------ Data under study ------

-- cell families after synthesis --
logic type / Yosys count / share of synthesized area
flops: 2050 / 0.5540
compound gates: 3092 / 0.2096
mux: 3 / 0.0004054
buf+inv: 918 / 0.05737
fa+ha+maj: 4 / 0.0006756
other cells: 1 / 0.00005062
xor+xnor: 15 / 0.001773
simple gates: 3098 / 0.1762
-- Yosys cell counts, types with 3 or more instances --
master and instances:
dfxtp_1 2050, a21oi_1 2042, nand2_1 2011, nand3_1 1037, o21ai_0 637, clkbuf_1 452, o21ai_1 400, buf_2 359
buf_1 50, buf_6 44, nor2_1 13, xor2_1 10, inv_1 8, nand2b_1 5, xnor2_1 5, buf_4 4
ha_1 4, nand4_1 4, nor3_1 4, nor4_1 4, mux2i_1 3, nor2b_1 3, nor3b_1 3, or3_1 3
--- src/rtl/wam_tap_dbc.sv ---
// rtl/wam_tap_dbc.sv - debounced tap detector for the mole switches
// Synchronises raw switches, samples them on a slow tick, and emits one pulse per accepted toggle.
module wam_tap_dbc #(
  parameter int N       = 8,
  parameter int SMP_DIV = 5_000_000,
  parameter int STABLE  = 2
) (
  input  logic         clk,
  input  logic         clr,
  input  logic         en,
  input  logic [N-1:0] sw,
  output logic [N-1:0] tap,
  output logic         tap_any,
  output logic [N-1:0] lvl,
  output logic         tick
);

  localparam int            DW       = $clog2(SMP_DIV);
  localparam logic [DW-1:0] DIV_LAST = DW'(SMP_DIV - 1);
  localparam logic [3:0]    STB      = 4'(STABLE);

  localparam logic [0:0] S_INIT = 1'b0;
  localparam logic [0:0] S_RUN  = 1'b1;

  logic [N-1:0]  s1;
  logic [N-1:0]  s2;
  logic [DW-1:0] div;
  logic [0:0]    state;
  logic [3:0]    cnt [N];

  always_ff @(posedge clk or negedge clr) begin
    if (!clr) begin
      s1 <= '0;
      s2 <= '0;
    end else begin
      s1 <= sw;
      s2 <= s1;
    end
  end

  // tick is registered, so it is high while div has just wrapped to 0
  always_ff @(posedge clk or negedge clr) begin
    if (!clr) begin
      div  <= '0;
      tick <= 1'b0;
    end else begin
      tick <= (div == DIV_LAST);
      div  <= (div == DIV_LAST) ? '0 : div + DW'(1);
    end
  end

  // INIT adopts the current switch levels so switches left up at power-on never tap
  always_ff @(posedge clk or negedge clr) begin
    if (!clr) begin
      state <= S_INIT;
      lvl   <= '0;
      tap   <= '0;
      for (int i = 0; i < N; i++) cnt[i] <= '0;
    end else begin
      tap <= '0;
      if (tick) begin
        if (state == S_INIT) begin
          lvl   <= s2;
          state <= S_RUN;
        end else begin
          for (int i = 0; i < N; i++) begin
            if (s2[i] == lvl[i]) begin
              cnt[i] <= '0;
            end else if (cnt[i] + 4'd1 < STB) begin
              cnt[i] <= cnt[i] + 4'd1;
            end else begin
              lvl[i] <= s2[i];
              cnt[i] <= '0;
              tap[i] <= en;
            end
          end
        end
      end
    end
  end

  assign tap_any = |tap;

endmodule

------

* **Task**
Exactly as written, please transcribe the lines from the start of the records above to the line that holds "buf_1 50, buf_6", both ends included.

* **Result of this exercise**
-- cell families after synthesis --
logic type / Yosys count / share of synthesized area
flops: 2050 / 0.5540
compound gates: 3092 / 0.2096
mux: 3 / 0.0004054
buf+inv: 918 / 0.05737
fa+ha+maj: 4 / 0.0006756
other cells: 1 / 0.00005062
xor+xnor: 15 / 0.001773
simple gates: 3098 / 0.1762
-- Yosys cell counts, types with 3 or more instances --
master and instances:
dfxtp_1 2050, a21oi_1 2042, nand2_1 2011, nand3_1 1037, o21ai_0 637, clkbuf_1 452, o21ai_1 400, buf_2 359
buf_1 50, buf_6 44, nor2_1 13, xor2_1 10, inv_1 8, nand2b_1 5, xnor2_1 5, buf_4 4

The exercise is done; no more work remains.